First off, the use of the past tense here is pretty inappropriate. Commentators seem to be more or less in agreement that David Cameron is a Thatcherite. It's pretty rare to find anyone who strongly objects to calling Tony Blair a Thatcherite, and even Gordon Brown is semi-regularly accused of Thatcherism. So it's wrong to suggest that Thatcherism is 'over', a thing of the past. The details and effects of Thatcherism may be different these days, but the ideology is still going. But OK, perhaps we can read the question as 'were the policies of Thatcher's premiership, insofar as they represented a consistent ideology, good for Britain?'
(It's worth noting that the question of whether Thatcherism is even an ideology at all is a loaded one, but I think we can worry about that some other time.)

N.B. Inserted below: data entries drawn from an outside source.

[src/rtl/cbc_stream_decrypt_ctrl.sv]
// Byte-serial CBC decrypt sequencer around an external combinational block decryptor.
// Accept -> out_valid after DEC_WAIT+1 cycles; out_ready low parks the byte in EMIT and blocks new input.
module cbc_stream_decrypt_ctrl #(
   parameter int LEN_W    = 8,
   parameter int DEC_WAIT = 1
) (
   input  logic             clk,
   input  logic             rst_n,
   input  logic             start,
   input  logic [3:0]       key,
   input  logic [3:0]       iv,
   input  logic [LEN_W-1:0] len,
   input  logic             in_valid,
   output logic             in_ready,
   input  logic [7:0]       in_data,
   output logic [7:0]       dec_c,
   output logic [3:0]       dec_k,
   output logic [3:0]       dec_iv,
   input  logic [7:0]       dec_p,
   output logic             out_valid,
   input  logic             out_ready,
   output logic [7:0]       out_data,
   output logic             out_last,
   output logic             busy,
   output logic             done
);

   typedef enum logic [2:0] {
      S_IDLE  = 3'd0,
      S_FETCH = 3'd1,
      S_WAIT  = 3'd2,
      S_EMIT  = 3'd3,
      S_DONE  = 3'd4
   } state_t;

   state_t           state, state_nxt;
   logic [3:0]       key_r;
   logic [3:0]       iv_r;
   logic [7:0]       c_r;
   logic [LEN_W-1:0] remaining;
   logic [3:0]       wcnt;
   logic             in_fire;
   logic             wait_end;
   logic             msg_start;

   assign msg_start = (state == S_IDLE) && start && (len != '0);
   assign in_fire   = (state == S_FETCH) && in_valid;
   assign wait_end  = (state == S_WAIT) && (wcnt == 4'd1);

   always_ff @(posedge clk or negedge rst_n) begin
      if (!rst_n) begin
         state <= S_IDLE;
      end else begin
         state <= state_nxt;
      end
   end

   always_comb begin
      state_nxt = state;
      in_ready  = 1'b0;
      out_valid = 1'b0;
      out_last  = 1'b0;
      done      = 1'b0;
      busy      = (state != S_IDLE);
      case (state)
         S_IDLE: begin
            if (msg_start) state_nxt = S_FETCH;
         end
         S_FETCH: begin
            in_ready = 1'b1;
            if (in_valid) state_nxt = S_WAIT;
         end
         S_WAIT: begin
            if (wcnt == 4'd1) state_nxt = S_EMIT;
         end
         S_EMIT: begin
            out_valid = 1'b1;
            out_last  = (remaining == '0);
            if (out_ready) state_nxt = (remaining == '0) ? S_DONE : S_FETCH;
         end
         S_DONE: begin
            done      = 1'b1;
            state_nxt = S_IDLE;
         end
         default: state_nxt = S_IDLE;
      endcase
   end

   // Message context: key fixed per message, IV chains from the previous ciphertext low nibble.
   always_ff @(posedge clk or negedge rst_n) begin
      if (!rst_n) begin
         key_r     <= '0;
         iv_r      <= '0;
         remaining <= '0;
      end else if (msg_start) begin
         key_r     <= key;
         iv_r      <= iv;
         remaining <= len;
      end else if (wait_end) begin
         iv_r      <= c_r[3:0];
         remaining <= remaining - LEN_W'(1);
      end
   end

   // Decryptor operands are registered on accept so they cannot move outside WAIT.
   always_ff @(posedge clk or negedge rst_n) begin
      if (!rst_n) begin
         c_r    <= '0;
         dec_k  <= '0;
         dec_iv <= '0;
         wcnt   <= '0;
      end else if (in_fire) begin
         c_r    <= in_data;
         dec_k  <= key_r;
         dec_iv <= iv_r;
         wcnt   <= 4'(DEC_WAIT);
      end else if (state == S_WAIT) begin
         wcnt   <= wcnt - 4'd1;
      end
   end

   assign dec_c = c_r;

   always_ff @(posedge clk or negedge rst_n) begin
      if (!rst_n) begin
         out_data <= '0;
      end else if (wait_end) begin
         out_data <= dec_p;
      end
   end

endmodule

[config.mk]
export PLATFORM = sky130hd
export DESIGN_NAME = cbc_stream_decrypt_ctrl
export DESIGN_NICKNAME = d
export VERILOG_FILES = /design/src/rtl/cbc_stream_decrypt_ctrl.sv
export SDC_FILE = /design/constraint.sdc
export NUM_CORES = 1
export LEC_CHECK = 0
export CORE_MARGIN = 8
export CORE_UTILIZATION = 47
export CTS_CLUSTER_DIAMETER = 100
export DETAILED_ROUTE_END_ITERATION = 10
export GPL_ROUTABILITY_DRIVEN = 0
export PLACE_DENSITY = 0.9
export SYNTH_ARGS = -nofsm -noshare
export SYNTH_HDL_FRONTEND = slang
export SYNTH_SLANG_ARGS = --single-unit
[constraint.sdc]
create_clock -name clk -period 2.3 [get_ports clk]
set_clock_uncertainty 0.2 [all_clocks]
set_input_delay 0.575 -clock clk [delete_from_list [all_inputs] [get_ports clk]]
set_output_delay 0.575 -clock clk [all_outputs]
set_load 0.05 [all_outputs]
==> run summary <==
The flow ran to the end, but the final reports show violations. The final reports fail on negative setup slack. IR analysis of the VDD net gives a maximum drop of between 0.7 and 0.8 mV. The Yosys step of the flow raised 0 warnings.

The sequential element share of the synthesized area is 0.533. The switching power as a share of total power came out at 0.449. After clock tree synthesis, the clock-pin slew on the worst setup and hold paths is 80 ps. The number of placement rows is 25. Walking the worst path, the cells encountered are or4_4 > nor3_2 > buf_4 > and2_4 > buf_12. The tree is rooted in a sky130_fd_sc_hd__clkbuf_8.

The relative slew slack is 0.659. The H-tree generated during clock tree synthesis spans 2 levels. The worst setup timing slack at the placement stage is -216 ps. The static power due to leakage is 1.40 nW.

The die outline area is ~7000 µm². STA classifies the critical path endpoint as an output port. The number of antenna diodes came out at 0. For the worst-skew pair, the clock arrives at the later sink with an insertion delay of roughly 290 ps. The gate family responsible for the most delay along the worst path is simple AND/OR/NAND/NOR gates. The area of the mapped netlist is 2200 µm². The total wirelength of the detailed-routed design is 5.30 mm. The count of input and output buffers came out at 65. The die span in x is 84.5 µm. The layout-stage area growth over the synthesis result came out at 44.6%. The worst hold margin came out at 43.1 ps. The clock drives 47 sinks. The share of flip-flops with an asynchronous set or reset after synthesis is 1.00. The layout net count is 321. In this run, CTS created clock tree buffers numbering 5. The flip-flop cell with the highest count after synthesis is sky130_fd_sc_hd__dfrtp_1. The first global-routing pass estimated between 8 and 9 mm of wire. The global-route usage over all layers is 0.151.

The initial antenna violation count is 0. For the pin with the worst max-slew slack, the measured transition is 510 ps. The arrival time at the worst endpoint came out at 1750 ps.

The number of setup violations in the final report came out at 1. The number of distinct standard cells referenced by the synthesized netlist is between 40 and 50. The detailed-route via count came out at 1806. Counting every instance in the synthesized netlist gives ~200. In this run the worst hold path is classified as in -> async. The fill cell total of the finished layout is 362. The number of violations reported at the end of detailed-routing iteration 0 came out at 64.

The initial utilization of the core area, before any placement, comes to 0.476. The clock passes through at most 2 buffers. The sum of net half-perimeters after detailed placement came out at 4.13 mm. Entering global routing, the biggest net connects 25 pins.

The number of failing hold endpoints at the final stage came out at 0. The count of state elements after synthesis came out at 47. The number of buffer and inverter stages on the critical path is 2.

The final setup slack of the worst path came out at -222 ps. The average cell area after synthesis is 11.3 µm². The internal power of the cells is about 2.6 mW. The final clock period utilization by the worst path came out at 1.10. The critical path's largest stage delay came out at 560 ps. The top-area cell type share of the netlist area came out at 0.533. The critical path in this run is classified as reg -> out. The count of final max-slew check failures is 0. Setup repair after global routing could not meet its margin everywhere.

The residual DRC count is 0. The net load switching power came out at 2.11 mW. The vertical die dimension came out at 84.5 µm. TritonCTS built the clock tree.

The slowest cell on the critical path is sky130_fd_sc_hd__or4_4. The critical path launch point type is a register. The number of ports placed on the die boundary came out at 66. The largest fanout on the critical path is 3. Of the total power, registers draw 0.314. The core footprint came out at 4630 µm². The largest area contributor in the netlist is sky130_fd_sc_hd__dfrtp_1. Across the run, the number of max-cap violations was 0. The footprint of the multi-input gates came out at 941 µm². The number of global-route vias before repair is 1888. The cts-stage hold buffer count is 0. The ratio of total power to cell area came out at 1470 nW/µm².

The average via count per standard cell came out at roughly 5.4. The setup TNS is -222 ps. The final core utilization came out at 0.688. The area taken by flip-flops and latches came out at 1180 µm².

After global routing the overflow that remains totals 0. STA puts the critical path data required time at 1520 ps. The combinational fraction of design power is 0.577. For this run, the detailed router's first-pass iteration total came to 4. The synthesized net count is 235. Dividing the detail-routed wire length by the instance count gives 15.8 µm. Counting I/O delays and the setup requirement, the final critical path takes 2520 ps. The remaining antenna violation count is 0. The share of cells above drive strength 1 is 0.273. The fraction of power consumed by the clock network is 0.109. The fmax came out at 0.396 GHz. After synthesis, the cell types taking the most area are sky130_fd_sc_hd__dfrtp_1 53%, sky130_fd_sc_hd__mux2_2 10%, sky130_fd_sc_hd__nand2_1 4.9%. The number of enable-type register cells in the synthesized netlist is 0.
[layout by cell type (no fill, tap or decap), types with 4 or more instances in the layout]
cell type and count:
sky130_fd_sc_hd__a21oi_1 10, sky130_fd_sc_hd__a22oi_1 4, sky130_fd_sc_hd__buf_12 6, sky130_fd_sc_hd__buf_4 29
sky130_fd_sc_hd__clkbuf_8 6, sky130_fd_sc_hd__clkdlybuf4s50_1 53, sky130_fd_sc_hd__dfrtp_1 47, sky130_fd_sc_hd__inv_1 9
sky130_fd_sc_hd__mux2_2 20, sky130_fd_sc_hd__nand2_1 29, sky130_fd_sc_hd__nor2_1 6, sky130_fd_sc_hd__nor4_1 4
sky130_fd_sc_hd__o21ai_0 5, sky130_fd_sc_hd__o21ai_1 4
[metrics by stage]
step                std cells  total power, mW  instance area (µm²)
floorplan                 195             3.22                 2210
global placement          327             4.11                 3080
detailed placement        327             4.19                 3080
CTS                       336             4.73                 3190
global route              336             4.98                 3190
finish                    336             4.69                 3190
[layout make-up]
type / instances / area share
Sequential cell: 47 / 0.369
Multi-Input combinational cell: 129 / 0.295
Timing Repair Buffer: 89 / 0.274
Clock buffer: 7 / 0.0271
Tap cell: 54 / 0.0212
Inverter: 9 / 0.0106
Clock inverter: 1 / 0.00275
[timing repair]
| action | 4_1_cts | 5_1_grt |
|---|---|---|
| pin swaps | 2 | 0 |
| buffers inserted | 1 | 0 |
| resized for setup | 3 | 0 |
| hold endpoints to repair | 0 | 0 |
| endpoints found under the setup margin | 2 | 1 |
| cloned | 0 | 0 |
[final timing paths]
kind                       slack (ps)    startpoint            to  depth (start not counted)
setup / recovery                 -220  remaining[4]      out_last                          5
hold / removal                     40         rst_n   out_data[4]                          1
setup reg to reg                  120       wcnt[1]  remaining[1]                          6
hold reg to reg                   280   out_data[3]   out_data[3]                          2
max in group asynchronous        1270         rst_n  remaining[5]                          2
min in group clk                  280   out_data[3]   out_data[3]                          2
[per-layer routing]
layer,global-route usage,up-vias,wire length [µm]
met1,0.171,897,2190
met2,0.262,50,2740
met3,0.0390,6,298
li1,-,853,-
met5,0,-,0
met4,0.0615,0,74
[power by group through the flow]
stage	registers, mW	clock network, mW	logic [mW]
floorplan	2.18	0	1.04
global placement	1.47	0	2.64
detailed placement	1.49	0	2.70
CTS	1.48	0.525	2.73
global route	1.53	0.559	2.89
finish	1.48	0.511	2.71
[synthesized netlist by cell type, types with 3 or more instances]
cell,count
sky130_fd_sc_hd__ha_1,3
sky130_fd_sc_hd__a311oi_1,3
sky130_fd_sc_hd__a21oi_1,10
sky130_fd_sc_hd__buf_6,3
sky130_fd_sc_hd__o21ai_0,5
sky130_fd_sc_hd__buf_2,4
sky130_fd_sc_hd__nor2b_1,3
sky130_fd_sc_hd__mux2_2,20
sky130_fd_sc_hd__a22oi_1,4
sky130_fd_sc_hd__nand2_1,29
sky130_fd_sc_hd__nor4_1,4
sky130_fd_sc_hd__inv_1,9
sky130_fd_sc_hd__nor2_1,6
sky130_fd_sc_hd__and2_1,3
sky130_fd_sc_hd__o21ai_1,4
sky130_fd_sc_hd__dfrtp_1,47
sky130_fd_sc_hd__nor3_1,3
[registers in the layout, summed over array words and instances, names as in the netlist]
| register | flops |
|---|---|
| dec_k | 4 |
| out_data | 8 |
| dec_iv | 4 |
| state | 3 |
| remaining | 8 |
| dec_c | 8 |
| wcnt | 4 |
| iv_r | 4 |
| key_r | 4 |
[logic make-up after synthesis]
kind of cell / Yosys count / synth area share
and+or+nand+nor: 65 / 0.159
DFF: 47 / 0.533
AOI/OAI and AO/OA: 34 / 0.109
muxes: 23 / 0.117
buffers and inverters: 19 / 0.0482
xor gates and xnor gates: 4 / 0.0159
adders and majority gates: 3 / 0.0170
Power figures use the tool's default switching activity.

A bigger worry from the present perspective is that there are at least three things 'Thatcherism' could refer to. The first is Thatcher's nostalgia-driven, oppressive social policy, the second is her brutal, authoritarian leadership style, and the third is her laissez-faire economic policy. Since the first gave us Section 28 and all it stood for (among other things, I'm sure, but Section 28 is the one I'm most familiar with), and the second, if nothing else, created the precedent for Tony Blair's wars and war crimes, I think it's fair to say that the suggestion that either might have been good for Britain is in exceptionally poor taste.
That leaves Thatcher's economic policies. Apart from mentioning this, I'm not going to tackle the arguments put forward by right-wing ideologues in favour of free-market capitalism (I don't really have the level of understanding I'd like, and I don't have good sources at my fingertips), but I do want to do a quick 'my uncle's thumb' argument here.
The problem that Thatcherism is supposed to have solved, economically, is the unmanageable power of the British trades unions in the 1970s. I'm not going to deny there was a problem there, although it's arguable whether the problem was the power of the unions or their failure to cooperate effectively and take a long-term view. My point is simply this; what we have now is rather the opposite - ungovernable, tax-dodging, media-controlling corporations. There's no question that the union problem has been dispensed with - the last time a strike affected me, its net effect was to spare me an exam I might otherwise have done rather poorly in.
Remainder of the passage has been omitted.